[Given data — start]
### config.mk
export PLATFORM = sky130hd
export DESIGN_NAME = bandgap_supply_voltage_filter_flat
export DESIGN_NICKNAME = d
export VERILOG_FILES = /design/src/rtl/bsvf_pkg.sv /design/src/rtl/bsvf_if.sv /design/src/rtl/bsvf_div.sv /design/src/rtl/bsvf_filt.sv /design/src/rtl/bandgap_supply_voltage_filter.sv /design/src/flat_wrapper.sv
export SDC_FILE = /design/constraint.sdc
export NUM_CORES = 1
export LEC_CHECK = 0
export ABC_CLOCK_PERIOD_IN_PS = 6400
export BUFFER_PORTS_ARGS = -buffer_cell sky130_fd_sc_hd__buf_2
export CAP_MARGIN = 20
export CORE_MARGIN = 4
export CORE_UTILIZATION = 55
export DETAILED_ROUTE_END_ITERATION = 8
export PLACE_DENSITY = 0.85
export REMOVE_ABC_BUFFERS = 1
export SYNTH_ARGS = -nofsm -noshare
export SYNTH_HDL_FRONTEND = slang
export SYNTH_SLANG_ARGS = --single-unit
### constraint.sdc
create_clock -name i_clk -period 6.4 [get_ports i_clk]
set_input_delay 0.32 -clock i_clk [delete_from_list [all_inputs] [get_ports i_clk]]
set_output_delay 0.32 -clock i_clk [all_outputs]
set_load 0.05 [all_outputs]
### src/rtl/bsvf_pkg.sv
// ----------------------------------------------------------------------------
// bsvf_pkg
// Shared widths, constants and control types of the supply voltage filter.
// ----------------------------------------------------------------------------
package bsvf_pkg;

    localparam int CODE_W  = 12;
    localparam int NUM_W   = 20;
    localparam int SHIFT_W = 4;
    localparam int VDD_W   = 11;
    localparam int Q5_W    = 16;
    localparam int DVD_W   = NUM_W + 1;
    localparam int CFG_IDX_W = 1;

    localparam logic [NUM_W-1:0]   NUM_RESET   = 20'd419430;
    localparam logic [SHIFT_W-1:0] SHIFT_RESET = 4'd3;
    localparam logic [VDD_W-1:0]   VDD_LIMIT   = 11'd2000;
    localparam logic [Q5_W:0]      Q5_HALF     = 17'd16;

    localparam logic [CFG_IDX_W-1:0] REG_NUMERATOR = 1'd0;
    localparam logic [CFG_IDX_W-1:0] REG_SHIFT     = 1'd1;

    typedef struct packed {
        logic busy;
        logic done;
    } t_unit_stat;

endpackage

### src/rtl/bsvf_if.sv
// ----------------------------------------------------------------------------
// bsvf_if
// Valid/ready channels of the supply voltage filter.
// ----------------------------------------------------------------------------
interface bsvf_in_if;
    logic                        valid;
    logic                        ready;
    logic [bsvf_pkg::CODE_W-1:0] adc_code;

    modport source (output valid, output adc_code, input ready);
    modport sink   (input valid, input adc_code, output ready);
endinterface

interface bsvf_out_if;
    logic                       valid;
    logic                       ready;
    logic [bsvf_pkg::VDD_W-1:0] supply_centivolts;

    modport source (output valid, output supply_centivolts, input ready);
    modport sink   (input valid, input supply_centivolts, output ready);
endinterface

interface bsvf_cfg_if;
    logic                           valid;
    logic                           ready;
    logic [bsvf_pkg::CFG_IDX_W-1:0] index;
    logic [bsvf_pkg::NUM_W-1:0]     data;

    modport source (output valid, output index, output data, input ready);
    modport sink   (input valid, input index, input data, output ready);
endinterface

### src/rtl/bsvf_div.sv
// ----------------------------------------------------------------------------
// bsvf_div
// Bit-serial restoring divider, one quotient bit per cycle.
// ----------------------------------------------------------------------------
module bsvf_div (
    input  logic                         i_clk,
    input  logic                         i_rst_n,
    input  logic                         i_start,
    input  logic [bsvf_pkg::DVD_W-1:0]   i_dividend,
    input  logic [bsvf_pkg::CODE_W-1:0]  i_divisor,
    output logic [bsvf_pkg::DVD_W-1:0]   o_quot,
    output bsvf_pkg::t_unit_stat         o_stat
);
    import bsvf_pkg::*;

    localparam int CNT_W = $clog2(DVD_W);

    logic [CODE_W-1:0] r_rem, n_rem;
    logic [DVD_W-1:0]  r_dvd, n_dvd;
    logic [CODE_W-1:0] r_dsr, n_dsr;
    logic [CNT_W-1:0]  r_cnt, n_cnt;
    logic              r_busy, n_busy;
    logic              r_done, n_done;
    logic [CODE_W:0]   trial;
    logic              fits;

    assign trial = {r_rem, r_dvd[DVD_W-1]};
    assign fits  = trial >= {1'b0, r_dsr};

    always_comb begin
        n_rem  = r_rem;
        n_dvd  = r_dvd;
        n_dsr  = r_dsr;
        n_cnt  = r_cnt;
        n_busy = r_busy;
        n_done = 1'b0;
        if (i_start) begin
            n_rem  = '0;
            n_dvd  = i_dividend;
            n_dsr  = i_divisor;
            n_cnt  = CNT_W'(DVD_W - 1);
            n_busy = 1'b1;
        end else if (r_busy) begin
            n_rem = fits ? CODE_W'(trial - {1'b0, r_dsr}) : trial[CODE_W-1:0];
            n_dvd = {r_dvd[DVD_W-2:0], fits};
            if (r_cnt == '0) begin
                n_busy = 1'b0;
                n_done = 1'b1;
            end else begin
                n_cnt = r_cnt - 1'b1;
            end
        end
    end

    always_ff @(posedge i_clk) begin
        if (!i_rst_n) begin
            r_busy <= 1'b0;
            r_done <= 1'b0;
        end else begin
            r_busy <= n_busy;
            r_done <= n_done;
        end
        r_rem <= n_rem;
        r_dvd <= n_dvd;
        r_dsr <= n_dsr;
        r_cnt <= n_cnt;
    end

    assign o_quot      = r_dvd;
    assign o_stat.busy = r_busy;
    assign o_stat.done = r_done;

endmodule

### src/rtl/bsvf_filt.sv
// ----------------------------------------------------------------------------
// bsvf_filt
// Exponential filter state with a serial right shift of the error.
// ----------------------------------------------------------------------------
module bsvf_filt (
    input  logic                          i_clk,
    input  logic                          i_rst_n,
    input  logic                          i_start,
    input  logic [bsvf_pkg::VDD_W-1:0]    i_vdd,
    input  logic [bsvf_pkg::SHIFT_W-1:0]  i_shift,
    output logic [bsvf_pkg::Q5_W-1:0]     o_state,
    output bsvf_pkg::t_unit_stat          o_stat
);
    import bsvf_pkg::*;

    typedef enum logic [1:0] {
        F_IDLE  = 2'b01,
        F_SHIFT = 2'b10
    } t_fstate;

    t_fstate            r_fsm, n_fsm;
    logic [Q5_W-1:0]    r_q5, n_q5;
    logic [Q5_W-1:0]    r_diff, n_diff;
    logic               r_up, n_up;
    logic [SHIFT_W-1:0] r_cnt, n_cnt;
    logic               r_done, n_done;
    logic [Q5_W-1:0]    target;

    assign target = {i_vdd, 5'd0};

    always_comb begin
        n_fsm  = r_fsm;
        n_q5   = r_q5;
        n_diff = r_diff;
        n_up   = r_up;
        n_cnt  = r_cnt;
        n_done = 1'b0;
        unique case (r_fsm)
            F_IDLE: begin
                if (i_start) begin
                    if (r_q5 == '0) begin
                        n_q5   = target;
                        n_done = 1'b1;
                    end else begin
                        n_up   = target > r_q5;
                        n_diff = (target > r_q5) ? target - r_q5 : r_q5 - target;
                        n_cnt  = i_shift;
                        n_fsm  = F_SHIFT;
                    end
                end
            end
            F_SHIFT: begin
                if (r_cnt == '0) begin
                    n_q5   = r_up ? r_q5 + r_diff : r_q5 - r_diff;
                    n_done = 1'b1;
                    n_fsm  = F_IDLE;
                end else begin
                    n_diff = {1'b0, r_diff[Q5_W-1:1]};
                    n_cnt  = r_cnt - 1'b1;
                end
            end
            default: n_fsm = F_IDLE;
        endcase
    end

    always_ff @(posedge i_clk) begin
        if (!i_rst_n) begin
            r_fsm  <= F_IDLE;
            r_q5   <= '0;
            r_done <= 1'b0;
        end else begin
            r_fsm  <= n_fsm;
            r_q5   <= n_q5;
            r_done <= n_done;
        end
        r_diff <= n_diff;
        r_up   <= n_up;
        r_cnt  <= n_cnt;
    end

    assign o_state     = r_q5;
    assign o_stat.busy = (r_fsm == F_SHIFT);
    assign o_stat.done = r_done;

endmodule

### src/rtl/bandgap_supply_voltage_filter.sv
// ----------------------------------------------------------------------------
// bandgap_supply_voltage_filter
// Band gap reading to filtered supply voltage in hundredths of a volt.
// ----------------------------------------------------------------------------
//  channel  dir  handshake      payload
//  i_in     in   valid/ready    adc_code[11:0]
//  o_out    out  valid/ready    supply_centivolts[10:0]
//  i_cfg    in   valid/ready    index[0], data[19:0] (ready always high)
//
//  A nonzero reading passes through the bit-serial divider and then the filter,
//  which shifts the error right by filter_shift bits (a reading that seeds the
//  filter skips the shift). A zero reading skips both and gives a zero result.
//  Reset clears the filter state and loads the register defaults.
//  One reading at a time; the next one is taken while a result waits on o_out.
// ----------------------------------------------------------------------------
module bandgap_supply_voltage_filter (
    input  logic  i_clk,
    input  logic  i_rst_n,
    bsvf_in_if.sink     i_in,
    bsvf_out_if.source  o_out,
    bsvf_cfg_if.sink    i_cfg
);
    import bsvf_pkg::*;

    typedef enum logic [3:0] {
        S_IDLE = 4'b0001,
        S_DIV  = 4'b0010,
        S_FILT = 4'b0100,
        S_HOLD = 4'b1000
    } t_state;

    t_state             r_state, n_state;
    logic [NUM_W-1:0]   r_num;
    logic [SHIFT_W-1:0] r_shift;
    logic [VDD_W-1:0]   r_res, n_res;
    logic               r_ovalid, n_ovalid;
    logic [VDD_W-1:0]   r_odata, n_odata;

    logic               in_xfer;
    logic               div_start;
    logic               filt_start;
    logic [DVD_W-1:0]   dividend;
    logic [DVD_W-1:0]   quot;
    logic [VDD_W-1:0]   vdd;
    logic [Q5_W-1:0]    q5;
    logic [Q5_W:0]      q5_round;
    t_unit_stat         div_stat;
    t_unit_stat         filt_stat;

    assign i_cfg.ready = 1'b1;
    assign i_in.ready  = (r_state == S_IDLE);
    assign in_xfer     = i_in.valid && i_in.ready;

    assign dividend   = {1'b0, r_num} + {{(DVD_W-CODE_W+1){1'b0}}, i_in.adc_code[CODE_W-1:1]};
    assign div_start  = in_xfer && (i_in.adc_code != '0);
    assign vdd        = (quot > {{(DVD_W-VDD_W){1'b0}}, VDD_LIMIT}) ? VDD_LIMIT
                                                                     : quot[VDD_W-1:0];
    assign filt_start = (r_state == S_DIV) && div_stat.done;
    assign q5_round   = {1'b0, q5} + Q5_HALF;

    bsvf_div u_div (
        .i_clk      (i_clk),
        .i_rst_n    (i_rst_n),
        .i_start    (div_start),
        .i_dividend (dividend),
        .i_divisor  (i_in.adc_code),
        .o_quot     (quot),
        .o_stat     (div_stat)
    );

    bsvf_filt u_filt (
        .i_clk   (i_clk),
        .i_rst_n (i_rst_n),
        .i_start (filt_start),
        .i_vdd   (vdd),
        .i_shift (r_shift),
        .o_state (q5),
        .o_stat  (filt_stat)
    );

    always_comb begin
        n_state  = r_state;
        n_res    = r_res;
        n_ovalid = r_ovalid;
        n_odata  = r_odata;
        if (o_out.ready) begin
            n_ovalid = 1'b0;
        end
        unique case (r_state)
            S_IDLE: begin
                if (in_xfer) begin
                    if (i_in.adc_code == '0) begin
                        n_res   = '0;
                        n_state = S_HOLD;
                    end else begin
                        n_state = S_DIV;
                    end
                end
            end
            S_DIV: begin
                if (div_stat.done) begin
                    n_state = S_FILT;
                end
            end
            S_FILT: begin
                if (filt_stat.done && !filt_stat.busy) begin
                    n_res   = q5_round[VDD_W+4:5];
                    n_state = S_HOLD;
                end
            end
            S_HOLD: begin
                if (!r_ovalid || o_out.ready) begin
                    n_ovalid = 1'b1;
                    n_odata  = r_res;
                    n_state  = S_IDLE;
                end
            end
            default: n_state = S_IDLE;
        endcase
    end

    always_ff @(posedge i_clk) begin
        if (!i_rst_n) begin
            r_state  <= S_IDLE;
            r_ovalid <= 1'b0;
            r_num    <= NUM_RESET;
            r_shift  <= SHIFT_RESET;
        end else begin
            r_state  <= n_state;
            r_ovalid <= n_ovalid;
            if (i_cfg.valid && i_cfg.ready) begin
                unique case (i_cfg.index)
                    REG_NUMERATOR: r_num   <= i_cfg.data;
                    REG_SHIFT:     r_shift <= i_cfg.data[SHIFT_W-1:0];
                    default: ;
                endcase
            end
        end
        r_res   <= n_res;
        r_odata <= n_odata;
    end

    assign o_out.valid             = r_ovalid;
    assign o_out.supply_centivolts = r_odata;

endmodule
### src/flat_wrapper.sv
// flat-port wrapper written by rule: the top's interface ports become plain ports
module bandgap_supply_voltage_filter_flat import bsvf_pkg::*;
  (i_clk, i_rst_n, i_in_valid, i_in_adc_code, i_in_ready, o_out_valid, o_out_supply_centivolts, o_out_ready, i_cfg_valid, i_cfg_index, i_cfg_data, i_cfg_ready);
  bsvf_in_if i_in_i ();
  bsvf_out_if o_out_i ();
  bsvf_cfg_if i_cfg_i ();
  input  logic i_clk;
  input  logic i_rst_n;
  input wire logic [$bits(i_in_i.valid)-1:0] i_in_valid;
  input wire logic [$bits(i_in_i.adc_code)-1:0] i_in_adc_code;
  output wire logic [$bits(i_in_i.ready)-1:0] i_in_ready;
  output wire logic [$bits(o_out_i.valid)-1:0] o_out_valid;
  output wire logic [$bits(o_out_i.supply_centivolts)-1:0] o_out_supply_centivolts;
  input wire logic [$bits(o_out_i.ready)-1:0] o_out_ready;
  input wire logic [$bits(i_cfg_i.valid)-1:0] i_cfg_valid;
  input wire logic [$bits(i_cfg_i.index)-1:0] i_cfg_index;
  input wire logic [$bits(i_cfg_i.data)-1:0] i_cfg_data;
  output wire logic [$bits(i_cfg_i.ready)-1:0] i_cfg_ready;
  assign i_in_i.valid = i_in_valid;
  assign i_in_i.adc_code = i_in_adc_code;
  assign i_in_ready = i_in_i.ready;
  assign o_out_valid = o_out_i.valid;
  assign o_out_supply_centivolts = o_out_i.supply_centivolts;
  assign o_out_i.ready = o_out_ready;
  assign i_cfg_i.valid = i_cfg_valid;
  assign i_cfg_i.index = i_cfg_index;
  assign i_cfg_i.data = i_cfg_data;
  assign i_cfg_ready = i_cfg_i.ready;
  bandgap_supply_voltage_filter u_core (.i_clk(i_clk), .i_rst_n(i_rst_n), .i_in(i_in_i), .o_out(o_out_i), .i_cfg(i_cfg_i));
endmodule
### Word-level counts from Yosys, hierarchy flattened

Index checks and enable logic that the tools add are counted.
W data, S select, Z words.

| cells by class | value |
|---|---|
| eq/ne operators | 16 |
| bitwise operators | 5 |
| mux-type cells | 43 |
| $lt $le $gt $ge | 3 |
| reductions and logical operators | 26 |
| add/sub/neg operators | 9 |

Operators with widths:

| kind | number |
|---|---|
| $mux W16 | 8 |
| $pmux W16 S2 | 2 |
| $sub A16 B16 Y16 | 3 |
| $mux W11 | 4 |
| $mux W21 | 2 |
| $mux W4 | 8 |
| $pmux W11 S2 | 1 |
| $add A20 B11 Y21 | 1 |
| $gt A21 B11 Y1 const B | 1 |
| $add A16 B16 Y16 | 1 |
| $add A16 B5 Y16 const B | 1 |
| $gt A16 B16 Y1 | 1 |
| $logic_not A16 Y1 | 1 |
| $pmux W4 S4 | 1 |
| $reduce_and A4 Y1 | 4 |
| $ne A2 B2 Y1 const B | 7 |
| $ge A13 B12 Y1 | 1 |
| $logic_not A12 Y1 | 1 |
| $mux W12 | 1 |
| $reduce_bool A12 Y1 | 1 |
| $sub A12 B12 Y12 | 1 |
| $mux W1 | 10 |
| $pmux W4 S2 | 1 |
| $reduce_and A2 Y1 | 4 |
| other kinds (21) | 36 |

| storage, ports and cells | value |
|---|---|
| output and inout bits | 14 |
| bits in registers | 143 |
| input bits | 38 |

### Logic depth before layout (Yosys ltp)

Gate-level depths: netlist of the first run.

| depth | value |
|---|---|
| word-level depth | 7 |
| gate-level depth with buffers | 20 |
| depth with buffers taken out | 18 |

### Hierarchy

Synthesis of the first run repeated with hierarchy kept, for this count alone.

| unflattened totals | value |
|---|---|
| cell total of the unflattened synthesis | 1046 |
| area, all modules | 9550.4 um^2 |

Modules (own cells, without submodules):

| module | area an instance (um^2) | cells an instance | seq. area each (um^2) | instances |
|---|---|---|---|---|
| bsvf_filt | 4008.8 | 487 | 1011.0 | 1 |
| bandgap_supply_voltage_filter | 2841.5 | 321 | 1241.2 | 1 |
| bsvf_div | 2700.1 | 238 | 1371.3 | 1 |

### Worst setup path before layout of the first run

OpenSTA, ideal clock, no wires.

| timing | value |
|---|---|
| path type | reg-to-reg |
| from | reg u_core.r_state[1] |
| to | reg u_core.u_div.r_dvd[0] (netlist: u_core.u_div.o_quot[0]), enable pin |
| slack | 2.169 ns |
| arrival | 3.882 ns |
| required time | 6.051 ns |
| clock period less this slack | 4.231 ns |
| path buffers | 1 |
| stages on the path, launching flop included | 7 |
| path through | dfxtp_1 -> nor4b_1 -> and2_1 -> nand2_1 -> inv_1 -> buf_1 -> or2_2 |

| on the way | value |
|---|---|
| word-level cells in the longest chain between the ends | 4 |

Ends and longest elaborated chain:

| item | line | text |
|---|---|---|
| start: declaration | bandgap_supply_voltage_filter.sv:32 | `t_state r_state, n_state;` |
| start signal: assignment | bandgap_supply_voltage_filter.sv:129 | `r_state <= n_state;` |
| $eq A4 B1 Y1 | bandgap_supply_voltage_filter.sv:51 | `assign i_in.ready = (r_state == S_IDLE);` |
| named net i_in_ready | flat_wrapper.sv:11 | `output wire logic [$bits(i_in_i.ready)-1:0] i_in_ready;` |
| $logic_and A1 B1 Y1 | bandgap_supply_voltage_filter.sv:52 | `assign in_xfer = i_in.valid && i_in.ready;` |
| $logic_and A1 B1 Y1 | bandgap_supply_voltage_filter.sv:55 | `assign div_start = in_xfer && (i_in.adc_code != '0);` |
| named net u_core.div_start | bandgap_supply_voltage_filter.sv:40 | `logic div_start;` |
| $reduce_bool A2 Y1 (no source line) | n/a |  |
| end signal: assignment | bsvf_div.sv:64 | `r_dvd <= n_dvd;` |
| end: declaration | bsvf_div.sv:19 | `logic [DVD_W-1:0] r_dvd, n_dvd;` |

The timed path passes the listed nets, and every way through them passes these cells.
A chain may end at the register's enable or synchronous reset.

### Final worst setup path of the first run

| timing | value |
|---|---|
| from | reg u_core.u_div.r_dvd[15] (netlist: u_core.u_div.o_quot[15]) |
| to | reg u_core.u_filt.r_diff[14] (data pin) |

| on the way | value |
|---|---|
| word-level cells in the longest chain between the ends | 7 |

Ends and longest elaborated chain:

| item | line | text |
|---|---|---|
| $gt A21 B11 Y1 (*) | bandgap_supply_voltage_filter.sv:56 | `assign vdd = (quot > {{(DVD_W-VDD_W){1'b0}}, VDD_LIMIT}) ? VDD_LIMIT` |
| $mux W11 (*) | bandgap_supply_voltage_filter.sv:56 |  |
| $sub A16 B16 Y16 / $gt A16 B16 Y1 (equally long branches) | bsvf_filt.sv:46 | `n_diff = (target > r_q5) ? target - r_q5 : r_q5 - target;` |
| $mux W16 (*) | bsvf_filt.sv:46 |  |
| $mux W16 (*) | bsvf_filt.sv:41 | `if (r_q5 == '0) begin` |
| $mux W16 (*) | bsvf_filt.sv:40 | `if (i_start) begin` |
| $pmux W16 S2 (*) | bsvf_filt.sv:38 | `unique case (r_fsm)` |
| named net u_core.u_filt.n_diff[14] | bsvf_filt.sv:23 | `logic [Q5_W-1:0] r_diff, n_diff;` |
| end signal: assignment | bsvf_filt.sv:76 | `r_diff <= n_diff;` |
| end: declaration | bsvf_filt.sv:23 |  |

The timed path passes the listed nets; every way through them passes the cells marked *. The select of a mux whose other input is x is not followed.

==> results of run 1 <==
-- synthesized netlist by cell type (all sizes together) (4+ instances only) --
master and number:
nor4b 4, edfxtp 76, nand4 14, buf 9
and3 6, or4 6, dfxtp 67, nor3 29
xnor2 40, or3 7, xor2 36, a21oi 68
and2 5, a21boi 20, o21ai 72, mux2i 12
nor4 15, nand2 118, nand3 38, fa 4
nand2b 12, or2 8, a31oi 5, nor2 88
a311oi 4, inv 73, ha 67, o31ai 6
a21o 14, o21a 7, clkbuf 33, o211ai 11
nor2b 18, mux2 9
-- where the power goes --
part / switching (uW) / internal (uW) / total (uW) / leakage, uW
combinational: 453 / 312 / 765 / 0.00267
clock: 428 / 508 / 936 / 0.000274
sequential: 110 / 1150 / 1260 / 0.00128
-- per-layer routing --
layer	vias to the layer above	GRT usage [%]	wire length (um)
met3	52	4.456	1431
met4	0	9.001	630
met2	258	41.78	10970
met5	-	0	0
li1	3805	-	-
met1	3723	31.70	9753
-- metrics by stage --
stage               util (%)  std cells  area, um^2  power [uW]  setup slack (ps)
finish                 62.10       1318       10260        2965              1548
global route           62.10       1318       10260        3126              1141
CTS                    62.00       1317       10250        2971              1595
detailed placement     58.67       1285        9696        2035              1676
global placement       58.67       1285        9696        1994              1798
floorplan                  -       1007        9096        1830              1710
-- cells by family after synthesis --
kind of cell             synth area share (%)
XOR/XNOR                                7.183
adder cells (fa/ha/maj)                 10.03
AO/OA/AOI/OAI                           16.54
AND/OR/NAND/NOR                         19.82
multiplexers                            2.431
buffers and inverters                   4.847
flip-flops                              39.10
other                                 0.04047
[Given data — finish]
Directions:
All that should appear in the response is the run of lines from the first line of the entries through the line containing "localparam logic [NUM_W-1:0]", copied exactly.

Solution:
### config.mk
export PLATFORM = sky130hd
export DESIGN_NAME = bandgap_supply_voltage_filter_flat
export DESIGN_NICKNAME = d
export VERILOG_FILES = /design/src/rtl/bsvf_pkg.sv /design/src/rtl/bsvf_if.sv /design/src/rtl/bsvf_div.sv /design/src/rtl/bsvf_filt.sv /design/src/rtl/bandgap_supply_voltage_filter.sv /design/src/flat_wrapper.sv
export SDC_FILE = /design/constraint.sdc
export NUM_CORES = 1
export LEC_CHECK = 0
export ABC_CLOCK_PERIOD_IN_PS = 6400
export BUFFER_PORTS_ARGS = -buffer_cell sky130_fd_sc_hd__buf_2
export CAP_MARGIN = 20
export CORE_MARGIN = 4
export CORE_UTILIZATION = 55
export DETAILED_ROUTE_END_ITERATION = 8
export PLACE_DENSITY = 0.85
export REMOVE_ABC_BUFFERS = 1
export SYNTH_ARGS = -nofsm -noshare
export SYNTH_HDL_FRONTEND = slang
export SYNTH_SLANG_ARGS = --single-unit
### constraint.sdc
create_clock -name i_clk -period 6.4 [get_ports i_clk]
set_input_delay 0.32 -clock i_clk [delete_from_list [all_inputs] [get_ports i_clk]]
set_output_delay 0.32 -clock i_clk [all_outputs]
set_load 0.05 [all_outputs]
### src/rtl/bsvf_pkg.sv
// ----------------------------------------------------------------------------
// bsvf_pkg
// Shared widths, constants and control types of the supply voltage filter.
// ----------------------------------------------------------------------------
package bsvf_pkg;

    localparam int CODE_W  = 12;
    localparam int NUM_W   = 20;
    localparam int SHIFT_W = 4;
    localparam int VDD_W   = 11;
    localparam int Q5_W    = 16;
    localparam int DVD_W   = NUM_W + 1;
    localparam int CFG_IDX_W = 1;

    localparam logic [NUM_W-1:0]   NUM_RESET   = 20'd419430;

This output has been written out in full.